Your blog is very helpful has recently ive been concerned about my hair. I’m 18, and ive always had a Norwood #2 hairline, its never been a straight hairline. I have thick hair, but its very light, hairdressers etc always say its so thick. I realise this doesnt mean your not going bald. But when I look under light in my bathroom, pretty strong light, or just look at my hair under any reasonably strong light, i can see my scalp in a line that zig zags slightly from my crown to my hairline, but when it reaches my hairline its thin in a patch. You cant see it when its not exposed to strong light really, maybe the odd weak spot. I dont really notice that many hairs, but now that I’m paranoid about going bald i notice just about every hair i lose. My father has black hair unlike mine, and his hairline is pretty similar to mine, my grandfather on my mothers side, and my uncle are the only ones that displayed signs of male pattern baldness, but they didn’t get it till they were well into their 40s/50s.

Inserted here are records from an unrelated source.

[src/rtl/ubof_pkg.sv]
`timescale 1ns / 1ps

package ubof_pkg;

   // Descriptor constants
   localparam logic [7:0] PRINTER_CLASS  = 8'h07;
   localparam logic [7:0] DIR_IN_BIT     = 8'h80;
   localparam logic [7:0] EP_NUM_MASK    = 8'h0F;
   localparam logic [7:0] XFER_TYPE_MASK = 8'h03;
   localparam logic [7:0] XFER_BULK      = 8'h02;
   localparam logic [7:0] TYPE_INTERFACE = 8'h04;
   localparam logic [7:0] TYPE_ENDPOINT  = 8'h05;
   localparam logic [7:0] MIN_DESC_LEN   = 8'h02;
   localparam logic [16:0] EP_DESC_SIZE  = 17'd7;
   localparam logic [15:0] MIN_BUFFER    = 16'd9;
   localparam logic [15:0] CONFIG_POS    = 16'd5;

   // Offsets inside one descriptor
   localparam logic [15:0] REL_LENGTH    = 16'd0;
   localparam logic [15:0] REL_TYPE      = 16'd1;
   localparam logic [15:0] REL_ADDRESS   = 16'd2;
   localparam logic [15:0] REL_ATTRIB    = 16'd3;
   localparam logic [15:0] REL_NUM_EP    = 16'd4;
   localparam logic [15:0] REL_CLASS     = 16'd5;

   // CSR map: register index is paddr[2]
   localparam logic        REG_BUFFER_LENGTH   = 1'b0;
   localparam logic [15:0] BUFFER_LENGTH_RESET = 16'd256;

   // One parser decision
   typedef struct packed {
      logic       emit;
      logic       found;
      logic [3:0] endpoint_number;
      logic [7:0] configuration_value;
   } result_type;

endpackage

So my question is, is it common for people with fair hair to see their scalp when under strong light, or sun light. Or can MPB be the reason for this?

LightMale pattern balding could be a cause for what you’re seeing, but what you’re describing is something commonly seen under harsh, direct, or bright lights. Lighting can make any hair appear to be thinner than it is, and if your hair is fine, the problem would even be more prominent.

I wouldn’t be too concerned about this, but if you see a doctor for it be sure to have your scalp mapped for miniaturization so you can actually have a metric to go back and look at in a follow-up visit.

Tags: hairloss, hair loss, fine hair, lighting

Dear Dr.,

Thanks always for devoting your time to the public with this forum. I notice you’ve been getting swamped with questions about a cloning cure (i.e. a class 7 bald person having a teen-age head of hair again), and people don’t seem to want to accept such a thing is so many years away. I was wondering if it’s more realistic to speculate: for those of us in our early 30’s who’ve preserved most of our hair and reversed some thinning with Propecia, is it reasonable to think a better pharmaceutical for holding on to what we’ve got will come out at some point this decade?

Thank you

There are drugs in the pipeline for hair loss, but the real question is which, if any, will make it through the investigative and FDA process. It must be proven to be safe and effective at doing what the manufacturer will claim. So I suppose it is reasonable to assume (or at least hope) something will come out eventually, but I couldn’t begin to guess at how much better it will be than what is available now. Keep your fingers crossed.